I would rather be writing with my typewriter, but one of the dials that controls the spacing of the lines in broken and I am too young and too impatient to figure out exactly how to fix it. A friend suggested YouTube videos. For all the videos there are in the wild world of YouTube, there must be one that shows me how to fix the dial thingy on my Olivetti Lettera. Writing with my computer is not terrible at the moment, I suppose, because it is the simplest (easiest) way to get my words onto my blog. Blog. Gross. Yes, I started a new blog. Gross. I cannot think or say or type that without throwing up a little bit inside. Anyway. Upward & onward. Maybe today will be the day, once I finish what I am typing here, that I will doctor the dial on my Olivetti. Not using that typewriter for so long is like not wearing underwear or not seeing the sun. It has been two months since I’ve really written with my Olivetti. Imagine two months without underwear & without the sun. Even those of you who (like myself) enjoy the occasional “commando” adventure, you would feel kind of inhuman (not to mention be way sore with chafing) by now.
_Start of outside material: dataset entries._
$ cat config.mk
export PLATFORM = sky130hd
export DESIGN_NAME = as6d_pcs_tx_pldb_wr_skid_ctrl_flat
export DESIGN_NICKNAME = d
export VERILOG_FILES = /design/src/rtl/as6d_pcs_pldb_pkg.sv /design/src/rtl/as6d_pcs_tx_pldb_wr_skid_ctrl_if.sv /design/src/rtl/as6d_pcs_tx_pldb_skid_regfile.sv /design/src/rtl/as6d_pcs_tx_pldb_wr_skid_ctrl.sv /design/src/flat_wrapper.sv
export SDC_FILE = /design/constraint.sdc
export NUM_CORES = 1
export LEC_CHECK = 0
export CORE_UTILIZATION = 54
export CTS_CLUSTER_DIAMETER = 30
export CTS_CLUSTER_SIZE = 16
export DETAILED_ROUTE_END_ITERATION = 10
export PLACE_DENSITY_LB_ADDON = 0.2
export SYNTH_ARGS = -nofsm -noshare
export SYNTH_HDL_FRONTEND = slang
export SYNTH_HIERARCHICAL = 1
export SYNTH_SLANG_ARGS = --single-unit
$ cat constraint.sdc
create_clock -name clk -period 16.8 [get_ports clk]
set_input_delay 3.36 -clock clk [delete_from_list [all_inputs] [get_ports clk]]
set_output_delay 3.36 -clock clk [all_outputs]
set_load 0.02 [all_outputs]
$ cat src/rtl/as6d_pcs_pldb_pkg.sv
// ----------------------------------------------------------------------------
// as6d_pcs_pldb_pkg
// Shared definitions for the PCS payload-buffer (PLDB) write-side controller:
// the FSM state encoding and the default beat width.
// ----------------------------------------------------------------------------
package as6d_pcs_pldb_pkg;

  // Default beat width of the payload buffer.
  localparam int PLDB_DATA_WIDTH = 72;

  // RUN   : upstream enabled, skid draining into the FIFO.
  // STALL : in_rdy withdrawn because the skid or the FIFO is filling up.
  // FLUSH : skid discarded, drain halted, inbound beats dropped silently.
  typedef enum logic [1:0] {
    ST_RUN   = 2'd0,
    ST_STALL = 2'd1,
    ST_FLUSH = 2'd2
  } pldb_state_e;

endpackage : as6d_pcs_pldb_pkg

$ cat src/rtl/as6d_pcs_tx_pldb_wr_skid_ctrl_if.sv
// ----------------------------------------------------------------------------
// as6d_pcs_tx_pldb_wr_skid_ctrl_if
// Bundles the upstream valid/ready beat link and the FIFO write port seen by
// the write-side skid controller.
//   slave  : controller view (consumes upstream beats, drives FIFO write port)
//   master : environment view (issues upstream beats, models the FIFO)
// Signals:
//   in_data/in_val   upstream beat and its valid
//   in_rdy           registered ready back to upstream
//   fifo_wr_data/_en FIFO write port
//   fifo_full        FIFO full (blocks the drain)
//   fifo_prog_full   FIFO programmable-full (forces a stall)
// ----------------------------------------------------------------------------
interface as6d_pcs_tx_pldb_wr_skid_ctrl_if
  import as6d_pcs_pldb_pkg::*;
#(
  parameter int DATA_WIDTH = PLDB_DATA_WIDTH
);
  logic [DATA_WIDTH-1:0] in_data;
  logic                  in_val;
  logic                  in_rdy;
  logic [DATA_WIDTH-1:0] fifo_wr_data;
  logic                  fifo_wr_en;
  logic                  fifo_full;
  logic                  fifo_prog_full;

  modport slave (
    input  in_data, in_val, fifo_full, fifo_prog_full,
    output in_rdy, fifo_wr_data, fifo_wr_en
  );

  modport master (
    output in_data, in_val, fifo_full, fifo_prog_full,
    input  in_rdy, fifo_wr_data, fifo_wr_en
  );
endinterface : as6d_pcs_tx_pldb_wr_skid_ctrl_if

$ cat src/rtl/as6d_pcs_tx_pldb_skid_regfile.sv
// ----------------------------------------------------------------------------
// as6d_pcs_tx_pldb_skid_regfile
// Skid storage: DEPTH x DATA_WIDTH flop array, one synchronous write port and
// one asynchronous (combinational) read port.
// Ports:
//   clk      clock
//   we_i     write enable
//   waddr_i  write address
//   wdata_i  write data
//   raddr_i  read address
//   rdata_o  read data (combinational from raddr_i)
// ----------------------------------------------------------------------------
module as6d_pcs_tx_pldb_skid_regfile #(
  parameter int DATA_WIDTH = 72,
  parameter int DEPTH      = 8,
  parameter int AW         = $clog2(DEPTH)
) (
  input  logic                  clk,
  input  logic                  we_i,
  input  logic [AW-1:0]         waddr_i,
  input  logic [DATA_WIDTH-1:0] wdata_i,
  input  logic [AW-1:0]         raddr_i,
  output logic [DATA_WIDTH-1:0] rdata_o
);

  logic [DATA_WIDTH-1:0] mem_q [DEPTH];

  // NOTE: the array has no reset; an entry is only ever read after it has been
  // written, so resetting it would cost a reset net on every data flop for no
  // functional gain.
  always_ff @(posedge clk) begin
    if (we_i) mem_q[waddr_i] <= wdata_i;
  end

  assign rdata_o = mem_q[raddr_i];

endmodule : as6d_pcs_tx_pldb_skid_regfile

$ cat src/rtl/as6d_pcs_tx_pldb_wr_skid_ctrl.sv
// ----------------------------------------------------------------------------
// as6d_pcs_tx_pldb_wr_skid_ctrl
// Write-side controller for the PCS TX payload-buffer sync FIFO. Every upstream
// beat lands in a small skid buffer, which drains into the FIFO write port
// whenever the FIFO is not full. in_rdy is withdrawn early enough that the
// beats still in flight (RDY_LAT+1) always fit, so a legal upstream never
// loses data. A software flush discards everything; a beat that finds no room
// is dropped and reported on ovf_int.
// Ports:
//   clk, rst_n  clock, asynchronous active-low reset
//   flush       level; discard skid contents and inbound beats
//   bus         upstream link + FIFO write port (slave modport)
//   skid_cnt    skid occupancy
//   stall_sts   1 while the FSM is in STALL
//   ovf_int     1-cycle pulse for each dropped beat
// ----------------------------------------------------------------------------
module as6d_pcs_tx_pldb_wr_skid_ctrl
  import as6d_pcs_pldb_pkg::*;
#(
  parameter int DATA_WIDTH = PLDB_DATA_WIDTH,
  parameter int SKID_DEPTH = 8,
  parameter int RDY_LAT    = 2
) (
  input  logic                          clk,
  input  logic                          rst_n,
  input  logic                          flush,
  as6d_pcs_tx_pldb_wr_skid_ctrl_if.slave bus,
  output logic [$clog2(SKID_DEPTH):0]   skid_cnt,
  output logic                          stall_sts,
  output logic                          ovf_int
);

  localparam int PTR_W  = $clog2(SKID_DEPTH);
  localparam int CNT_W  = PTR_W + 1;
  localparam int FCNT_W = $clog2(RDY_LAT + 1) + 1;

  // Stall early enough that RDY_LAT+1 in-flight beats still fit; resume only
  // at half occupancy so in_rdy does not chatter.
  localparam logic [CNT_W-1:0] STALL_ON  = CNT_W'(SKID_DEPTH - RDY_LAT - 1);
  localparam logic [CNT_W-1:0] STALL_OFF = CNT_W'(SKID_DEPTH / 2);
  localparam logic [CNT_W-1:0] DEPTH_C   = CNT_W'(SKID_DEPTH);

  pldb_state_e         state_q, state_d;
  logic [PTR_W-1:0]    wr_ptr_q, wr_ptr_d;
  logic [PTR_W-1:0]    rd_ptr_q, rd_ptr_d;
  logic [CNT_W-1:0]    cnt_q, cnt_d;
  logic [FCNT_W-1:0]   flush_cnt_q, flush_cnt_d;
  logic                in_rdy_q;
  logic                ovf_q;

  logic                flush_act;
  logic                push;
  logic                pop;
  logic                drop;
  logic [CNT_W-1:0]    cnt_nxt;
  logic [DATA_WIDTH-1:0] rd_data;

  // Inbound beats are discarded both in the cycle flush is raised and for the
  // whole FLUSH period; such discards are silent, not overflows.
  assign flush_act = flush | (state_q == ST_FLUSH);
  assign pop       = (cnt_q != '0) & ~bus.fifo_full & (state_q != ST_FLUSH);
  // A full skid can still accept a beat when one leaves in the same cycle.
  assign push      = bus.in_val & ~flush_act & ((cnt_q < DEPTH_C) | pop);
  assign drop      = bus.in_val & ~push & ~flush_act;
  assign cnt_nxt   = cnt_q + CNT_W'(push) - CNT_W'(pop);

  as6d_pcs_tx_pldb_skid_regfile #(
    .DATA_WIDTH (DATA_WIDTH),
    .DEPTH      (SKID_DEPTH)
  ) u_regfile (
    .clk     (clk),
    .we_i    (push),
    .waddr_i (wr_ptr_q),
    .wdata_i (bus.in_data),
    .raddr_i (rd_ptr_q),
    .rdata_o (rd_data)
  );

  // NOTE: every variable driven here gets a default before any branch, so no
  // path leaves it unassigned and no latch is inferred.
  always_comb begin
    state_d     = state_q;
    flush_cnt_d = flush_cnt_q;
    wr_ptr_d    = wr_ptr_q;
    rd_ptr_d    = rd_ptr_q;
    cnt_d       = cnt_nxt;

    if (push) wr_ptr_d = wr_ptr_q + PTR_W'(1);
    if (pop)  rd_ptr_d = rd_ptr_q + PTR_W'(1);

    if (flush) begin
      // Flush wins over every other transition and empties the skid.
      state_d     = ST_FLUSH;
      flush_cnt_d = '0;
      wr_ptr_d    = '0;
      rd_ptr_d    = '0;
      cnt_d       = '0;
    end else begin
      unique case (state_q)
        ST_RUN: begin
          if (bus.fifo_prog_full || (cnt_nxt >= STALL_ON)) state_d = ST_STALL;
        end
        ST_STALL: begin
          if (!bus.fifo_prog_full && (cnt_nxt < STALL_OFF)) state_d = ST_RUN;
        end
        ST_FLUSH: begin
          // Hold off RDY_LAT+1 cycles after deassert so beats launched under
          // the old in_rdy are swallowed here rather than stored.
          if (flush_cnt_q == FCNT_W'(RDY_LAT)) begin
            state_d     = ST_RUN;
            flush_cnt_d = '0;
          end else begin
            flush_cnt_d = flush_cnt_q + FCNT_W'(1);
          end
        end
        default: state_d = ST_RUN;
      endcase
    end
  end

  // NOTE: sequential state uses non-blocking assignments so every flop samples
  // pre-edge values regardless of statement order.
  always_ff @(posedge clk or negedge rst_n) begin
    if (!rst_n) begin
      state_q     <= ST_RUN;
      flush_cnt_q <= '0;
      wr_ptr_q    <= '0;
      rd_ptr_q    <= '0;
      cnt_q       <= '0;
      in_rdy_q    <= 1'b0;
      ovf_q       <= 1'b0;
    end else begin
      state_q     <= state_d;
      flush_cnt_q <= flush_cnt_d;
      wr_ptr_q    <= wr_ptr_d;
      rd_ptr_q    <= rd_ptr_d;
      cnt_q       <= cnt_d;
      in_rdy_q    <= (state_d == ST_RUN);
      ovf_q       <= drop;
    end
  end

  assign bus.in_rdy       = in_rdy_q;
  assign bus.fifo_wr_en   = pop;
  assign bus.fifo_wr_data = rd_data;
  assign skid_cnt         = cnt_q;
  assign stall_sts        = (state_q == ST_STALL);
  assign ovf_int          = ovf_q;

endmodule : as6d_pcs_tx_pldb_wr_skid_ctrl

$ cat src/flat_wrapper.sv
// flat-port wrapper written by rule: the top's interface ports become plain ports
module as6d_pcs_tx_pldb_wr_skid_ctrl_flat import as6d_pcs_pldb_pkg::*;
#(
  parameter int DATA_WIDTH = PLDB_DATA_WIDTH,
  parameter int SKID_DEPTH = 8,
  parameter int RDY_LAT    = 2
)
  (clk, rst_n, flush, skid_cnt, stall_sts, ovf_int, bus_in_data, bus_in_val, bus_fifo_full, bus_fifo_prog_full, bus_in_rdy, bus_fifo_wr_data, bus_fifo_wr_en);
  as6d_pcs_tx_pldb_wr_skid_ctrl_if #(.DATA_WIDTH(DATA_WIDTH)) bus_i ();
  input  logic clk;
  input  logic rst_n;
  input  logic flush;
  output logic [$clog2(SKID_DEPTH):0] skid_cnt;
  output logic stall_sts;
  output logic ovf_int;
  input wire logic [$bits(bus_i.in_data)-1:0] bus_in_data;
  input wire logic [$bits(bus_i.in_val)-1:0] bus_in_val;
  input wire logic [$bits(bus_i.fifo_full)-1:0] bus_fifo_full;
  input wire logic [$bits(bus_i.fifo_prog_full)-1:0] bus_fifo_prog_full;
  output wire logic [$bits(bus_i.in_rdy)-1:0] bus_in_rdy;
  output wire logic [$bits(bus_i.fifo_wr_data)-1:0] bus_fifo_wr_data;
  output wire logic [$bits(bus_i.fifo_wr_en)-1:0] bus_fifo_wr_en;
  assign bus_i.in_data = bus_in_data;
  assign bus_i.in_val = bus_in_val;
  assign bus_i.fifo_full = bus_fifo_full;
  assign bus_i.fifo_prog_full = bus_fifo_prog_full;
  assign bus_in_rdy = bus_i.in_rdy;
  assign bus_fifo_wr_data = bus_i.fifo_wr_data;
  assign bus_fifo_wr_en = bus_i.fifo_wr_en;
  as6d_pcs_tx_pldb_wr_skid_ctrl #(.DATA_WIDTH(DATA_WIDTH), .SKID_DEPTH(SKID_DEPTH), .RDY_LAT(RDY_LAT)) u_core (.clk(clk), .rst_n(rst_n), .flush(flush), .bus(bus_i), .skid_cnt(skid_cnt), .stall_sts(stall_sts), .ovf_int(ovf_int));
endmodule
==> impl_table.tex <==
\begin{tabular}{lr}
\hline
Metric & Value \\
\hline
\multicolumn{2}{l}{\textbf{Clock network}} \\
Sink count of the clock tree & 593 \\
Post-cts hold buffer count & 0 \\
Clock buffer count from CTS & 110 \\
Maximum number of buffers from clock root to sink & 3 \\
Max H-tree Level & 3 \\
Clock transition at the registers of the reported paths & 0.04 ns \\
Insertion delay of the later-clocked pin in the worst-skew pair & slightly above 0.6 ns \\
TritonCTS clock tree & built \\
Count of cells resized by post-cts repair & 0 \\
Buffers inserted during post-CTS setup optimization & 0 \\
Root buffer cell & sky130\_fd\_sc\_hd\_\_clkbuf\_16 \\
\multicolumn{2}{l}{\textbf{Synth}} \\
Dominant synthesized flop cell & sky130\_fd\_sc\_hd\_\_edfxtp\_1 \\
Cell types occupying the most area after synthesis & sky130\_fd\_sc\_hd\_\_edfxtp\_1 (76\%), sky130\_fd\_sc\_hd\_\_mux4\_2 (14\%), sky130\_fd\_sc\_hd\_\_mux2\_4 (3.9\%) \\
Area share of the leading cell type in the synthesized netlist & 75.60\% \\
Share of async-settable or async-resettable flops after synthesis & around 2.9\% \\
Cell type contributing the most total cell area after synthesis & sky130\_fd\_sc\_hd\_\_edfxtp\_1 \\
Portion of the post-synthesis area used by sequential elements & between 70\% and 80\% \\
Distinct cell type count after synthesis & about 40 \\
Total standard cell area after synthesis & around 23000 um\^{}2 \\
Synthesized netlist cell count & approximately 940 \\
Flops \& latches, synth & just under 600 \\
Synth warnings & 6 \\
Avg Inst Size Synth & 24.42 um\^{}2 \\
Post-synth net total & approximately 1000 \\
EDFF count, synth & $\sim$580 \\
\multicolumn{2}{l}{\textbf{Timing}} \\
Worst Setup Slack, final & about 8.6 ns \\
Timing-limited maximum frequency & between 100 and 150 MHz \\
RSZ-0062 raised after global routing & false \\
Worst slew margin relative to its limit & approximately 24\% \\
Shortest clock period the worst path allows after layout & $\sim$8 ns \\
Final-report max-slew violation count & 0 \\
Final worst path period share & 49.01\% \\
Clock skew after layout & around 0.012 ns \\
Total Neg Setup Slack & 0 ns \\
Transition at the pin with the smallest max-transition slack & $\sim$1.1 ns \\
Final number of setup-violating endpoints & 0 \\
Endpoints failing hold & 0 \\
\multicolumn{2}{l}{\textbf{Placement}} \\
Half-perimeter wire length after placement & $\sim$22000 um \\
Routability congestion estimate from global placement & approximately 0.76 \\
Placed Cells incl. Taps & 1608 \\
Number of I/O port buffers & approximately 160 \\
Pre-CTS setup slack & approximately 8.6 ns \\
\multicolumn{2}{l}{\textbf{Global routing}} \\
Vias in the first global route & 11348 \\
Gr ovfl total & 0 \\
Global-route wire length before repair & between 60000 and 70000 um \\
Antenna violations before repair & 4 \\
Global-route usage over all layers & roughly a fifth \\
Pin count of the biggest net entering global routing & roughly 120 \\
\multicolumn{2}{l}{\textbf{Finish}} \\
Share of post-route cells with drive strength above 1 & between 30\% and 40\% \\
Number of fill cells in the layout & 2509 \\
Layout area overhead & 27.22\% \\
Final \#Nets & between 1000 and 1500 \\
Final standard cell count with taps included and fillers excluded & 1820 \\
\multicolumn{2}{l}{\textbf{Setup path}} \\
WP data required & around 13 ns \\
CP Data Arrival Time & about 4.9 ns \\
Start point of the critical path & bus\_fifo\_full \\
Startpoint kind of the worst setup timing path & primary input \\
Critical Path Fanout Max & 4 \\
Launch instance of the worst register-to-register path & u\_core/skid\_cnt[3]\$\_DFF\_PN0\_ \\
Register-to-Register Setup Slack & between 10 and 15 ns \\
Type of the worst setup path & primary input to output port \\
Destination of the critical timing path & bus\_fifo\_wr\_en \\
Depth of the worst register-to-register path & 10 \\
Worst setup EP type & output port \\
R2r endpoint & u\_core/u\_regfile/mem\_q[4][38]\$\_DFFE\_PP\_ \\
\multicolumn{2}{l}{\textbf{Pwr}} \\
Power density of the placed cells & $\sim$150 nW/um\^{}2 \\
Peak supply drop & about 140 uV \\
Leakage power figure & roughly 0.0095 uW \\
\multicolumn{2}{l}{\textbf{Route}} \\
Drt via density & between 5 and 6 \\
DR vias & 10398 \\
DRT Pass-1 Iters & 5 \\
Initial DRC Count & $\sim$620 \\
ANT nets after route & 0 \\
Wirelength, routed & roughly 44000 um \\
Number of remaining DRC errors & 0 \\
Routed length per instance & around 24 um \\
\multicolumn{2}{l}{\textbf{Floorplan}} \\
Horizontal die dimension & between 200 and 250 um \\
Core area & $\sim$42000 um\^{}2 \\
Row count & 75 \\
Number of ports placed on the die boundary & $\sim$160 \\
Die height & 207.8 um \\
Starting density of the core & 54.66\% \\
Die area & around 43000 um\^{}2 \\
\multicolumn{2}{l}{\textbf{Worst hold path}} \\
Min-delay worst type & register to register \\
Cell depth of the worst min-delay path & 1 \\
\multicolumn{2}{l}{\textbf{Outcome}} \\
Status & finished clean \\
\multicolumn{2}{l}{\textbf{Run}} \\
\# Max-Cap Violations & 0 \\
\hline
\end{tabular}
==> area by class of cell <==
type | count | area, um^2 | share of cell area [%]
antenna | 2 | 5.005 | 0.01719
clock buffer | 126 | 2897 | 9.951
clock inverter | 84 | 1176 | 4.041
inverter | 8 | 30.03 | 0.1032
multi-input combinational | 294 | 4880 | 16.76
sequential | 593 | 17730 | 60.93
tap | 539 | 674.4 | 2.317
timing repair buffer | 174 | 1712 | 5.881
==> Yosys cell counts (3+ instances only) <==
master,count
sky130_fd_sc_hd__edfxtp_1,576
sky130_fd_sc_hd__mux4_2,144
sky130_fd_sc_hd__mux2_4,60
sky130_fd_sc_hd__buf_2,17
sky130_fd_sc_hd__dfrtp_1,17
sky130_fd_sc_hd__nor2_1,16
sky130_fd_sc_hd__mux2_2,12
sky130_fd_sc_hd__clkbuf_1,9
sky130_fd_sc_hd__inv_1,8
sky130_fd_sc_hd__buf_1,7
sky130_fd_sc_hd__buf_12,7
sky130_fd_sc_hd__ha_1,7
sky130_fd_sc_hd__nor2b_1,6
sky130_fd_sc_hd__nor3_1,6
sky130_fd_sc_hd__a21oi_1,5
sky130_fd_sc_hd__nand2_1,4
sky130_fd_sc_hd__nand2b_1,4
sky130_fd_sc_hd__o21ai_0,3
sky130_fd_sc_hd__xnor2_1,3
==> report_power, final <==
part           internal, uW  switching [uW]
sequential             1660            22.7
clock                  1640             728
combinational           214             194
total                  3520             945
==> registers in the layout (all words and copies together) (netlist names) <==
signal                  flops
u_core/bus.in_rdy           1
u_core/flush_cnt_q          3
u_core/ovf_int              1
u_core/rd_ptr_q             3
u_core/skid_cnt             4
u_core/state_q              2
u_core/u_regfile/mem_q    576
u_core/wr_ptr_q             3
==> worst max-delay path, stage by stage <==
cell and delay, ns:
sky130_fd_sc_hd__clkdlybuf4s50_1 0.46, sky130_fd_sc_hd__nor3_2 0.37, sky130_fd_sc_hd__clkdlybuf4s50_1 0.68
==> per-layer routing <==
layer | wire length, um | part of all wire, % | vias to the layer above | track usage (%)
met5 | 42 | 0.096 | - | 0
met4 | 646 | 1.5 | 6 | 6.845
met3 | 2916 | 6.6 | 57 | 4.947
met2 | 21600 | 49 | 326 | 33.51
met1 | 18660 | 43 | 5482 | 29.61
li1 | - | - | 4527 | -
==> cells by family after synthesis <==
family / share of synthesized area [%]
flip-flops: 77.46
multiplexers: 18.75
buffers and inverters: 1.449
AND/OR/NAND/NOR: 1.203
AO/OA/AOI/OAI: 0.4758
adder cells (fa/ha/maj): 0.4703
XOR/XNOR: 0.1914
==> per-stage QoR <==
| stage | power (uW) | cell area, um^2 | utilization [%] | hold WS [ns] |
|---|---|---|---|---|
| floorplan | 1985 | 22880 | - | 0.4742 |
| global placement | 2118 | 25030 | 59.80 | 0.4905 |
| detailed placement | 2123 | 25030 | 59.80 | 0.5008 |
| CTS | 4501 | 29100 | 69.53 | 0.5086 |
| global route | 4597 | 29100 | 69.53 | 0.5544 |
| finish | 4461 | 29110 | 69.55 | 0.5163 |
==> worst min-delay path by stage <==
stage,startpoint,end,slack [ns]
global placement,u_core/flush_cnt_q[1]$_DFFE_PN0P_,u_core/flush_cnt_q[1]$_DFFE_PN0P_,0.49
global route,u_core/flush_cnt_q[1]$_DFFE_PN0P_,u_core/flush_cnt_q[1]$_DFFE_PN0P_,0.55
floorplan,u_core/flush_cnt_q[1]$_DFFE_PN0P_,u_core/flush_cnt_q[1]$_DFFE_PN0P_,0.47
detailed placement,u_core/flush_cnt_q[1]$_DFFE_PN0P_,u_core/flush_cnt_q[1]$_DFFE_PN0P_,0.50
CTS,u_core/flush_cnt_q[1]$_DFFE_PN0P_,u_core/flush_cnt_q[1]$_DFFE_PN0P_,0.51
finish,u_core/flush_cnt_q[1]$_DFFE_PN0P_,u_core/flush_cnt_q[1]$_DFFE_PN0P_,0.52
==> placed cells by master (no fill, tap or decap), drive strengths merged, types with 7 or more instances in the layout <==
cell / synthesis / layout
edfxtp: 576 / 576
clkdlybuf4s50: 0 / 157
mux4: 144 / 144
clkbuf: 10 / 126
mux2: 72 / 72
clkinv: 0 / 27
bufinv: 0 / 26
inv: 8 / 22
clkinvlp: 0 / 17
buf: 32 / 17
dfrtp: 17 / 17
nor2: 16 / 16
ha: 7 / 7
nor3: 7 / 7
(Power assumes the default switching activity.)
I would rather be writing in a library or in a café or in a big lush auditorium or University corner. I am writing from a basement. From a basement stuffy, even with dehumidifier going full-blast, and lit only by luscious artificial bulbs. It is a short drive to the university from here, to the library and to the auditoriums, corners, spaces, halls. I have, however hardly the energy or the wherewithal to get myself to and from the bathroom. After just the first week of this Fall semester, my chronic illness symptoms have flared up and my immune system worn down. Today is a day best spent in stuffy basement. There are books here. I think I will survive.
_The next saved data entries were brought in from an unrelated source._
===== src/rtl/ling_mp_seq.sv =====
// Multi-precision add sequencer: streams 64-bit word pairs through an external
// Ling adder, chains the carry between words and registers each sum word.
module ling_mp_seq #(
  parameter int WIDTH     = 64,
  parameter int MAX_WORDS = 16
) (
  input  logic                         clk,
  input  logic                         rst_n,
  input  logic                         in_valid,
  output logic                         in_ready,
  input  logic [WIDTH-1:0]             in_a,
  input  logic [WIDTH-1:0]             in_b,
  input  logic                         in_first,
  input  logic                         in_last,
  input  logic                         in_cin,
  output logic [WIDTH-1:0]             add_a,
  output logic [WIDTH-1:0]             add_b,
  output logic                         add_cin,
  output logic                         add_en,
  input  logic [WIDTH-1:0]             add_s,
  input  logic                         add_cout,
  output logic                         out_valid,
  input  logic                         out_ready,
  output logic [WIDTH-1:0]             out_sum,
  output logic [$clog2(MAX_WORDS)-1:0] out_idx,
  output logic                         out_last,
  output logic                         out_cout,
  output logic                         out_zero,
  output logic                         err
);

  localparam int IW = $clog2(MAX_WORDS);

  typedef enum logic {IDLE, BUSY} state_t;

  state_t        state;
  logic          carry_q;
  logic [IW-1:0] idx_q;
  logic          zero_q;

  logic accept;
  logic restart;
  logic sum_zero;
  logic zero_next;
  logic overflow;
  logic word_last;
  logic proto_err;

  assign add_a    = in_a;
  assign add_b    = in_b;
  assign add_en   = 1'b1;
  assign in_ready = !out_valid || out_ready;

  // A word restarts the operand when we are idle or it claims to be first;
  // either way the carry comes from in_cin rather than the chained carry.
  always_comb begin
    accept    = in_valid && in_ready;
    restart   = (state == IDLE) || in_first;
    add_cin   = restart ? in_cin : carry_q;
    sum_zero  = (add_s == '0);
    zero_next = restart ? sum_zero : (zero_q & sum_zero);
    overflow  = !restart && (idx_q == IW'(MAX_WORDS - 1)) && !in_last;
    word_last = in_last || overflow;
    proto_err = (state == IDLE && !in_first) || (state == BUSY && in_first);
  end

  always_ff @(posedge clk or negedge rst_n) begin
    if (!rst_n) begin
      state     <= IDLE;
      carry_q   <= 1'b0;
      idx_q     <= '0;
      zero_q    <= 1'b1;
      out_valid <= 1'b0;
      out_sum   <= '0;
      out_idx   <= '0;
      out_last  <= 1'b0;
      out_cout  <= 1'b0;
      out_zero  <= 1'b0;
      err       <= 1'b0;
    end else if (accept) begin
      out_valid <= 1'b1;
      out_sum   <= add_s;
      out_last  <= word_last;
      out_idx   <= restart ? '0 : idx_q;
      idx_q     <= restart ? IW'(1) : idx_q + IW'(1);
      zero_q    <= zero_next;
      if (proto_err || overflow)
        err <= 1'b1;
      // The carry chain is broken at every operand boundary, forced or not.
      if (word_last) begin
        out_cout <= add_cout;
        out_zero <= zero_next;
        carry_q  <= 1'b0;
        state    <= IDLE;
      end else begin
        out_cout <= 1'b0;
        out_zero <= 1'b0;
        carry_q  <= add_cout;
        state    <= BUSY;
      end
    end else if (out_ready) begin
      out_valid <= 1'b0;
    end
  end

endmodule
So I am not writing with my typewriter, and I am not writing from preferred space. But I am writing. And sweet sweet victory that is!

I have been debating starting up a blog for quite a while now. A few years ago, I had a blog that was actually a reasonable success. I had a good following and I felt like I was part of a sweet, teeny tiny online community. That blog slowly drifted into abandonment. Here and now, I’ve decided to take blogging for a spin once more, on this squeaky clean & fresh site.

What is this blog about, you may ask? Well, time is really going to be the most reliable source for that question. But I can take a stab at it and say that this blog is about writing, everyday philosophy, and life with chronic physical illness and mental illness. Boom! You just learned a few facts about me. I am a writer and I do live with autoimmune disease, depression, and anxiety. I am a student (super-senior almost finished with undergrad), a musician, and one hell of a strong and persevering person.

I am also a perfectionist. This makes blogging a difficult task. This makes sharing any part of myself with the world a difficult task. But, again, here I am & here I go.

I am, alongside you, waiting with great curiosity to see what this blog will become.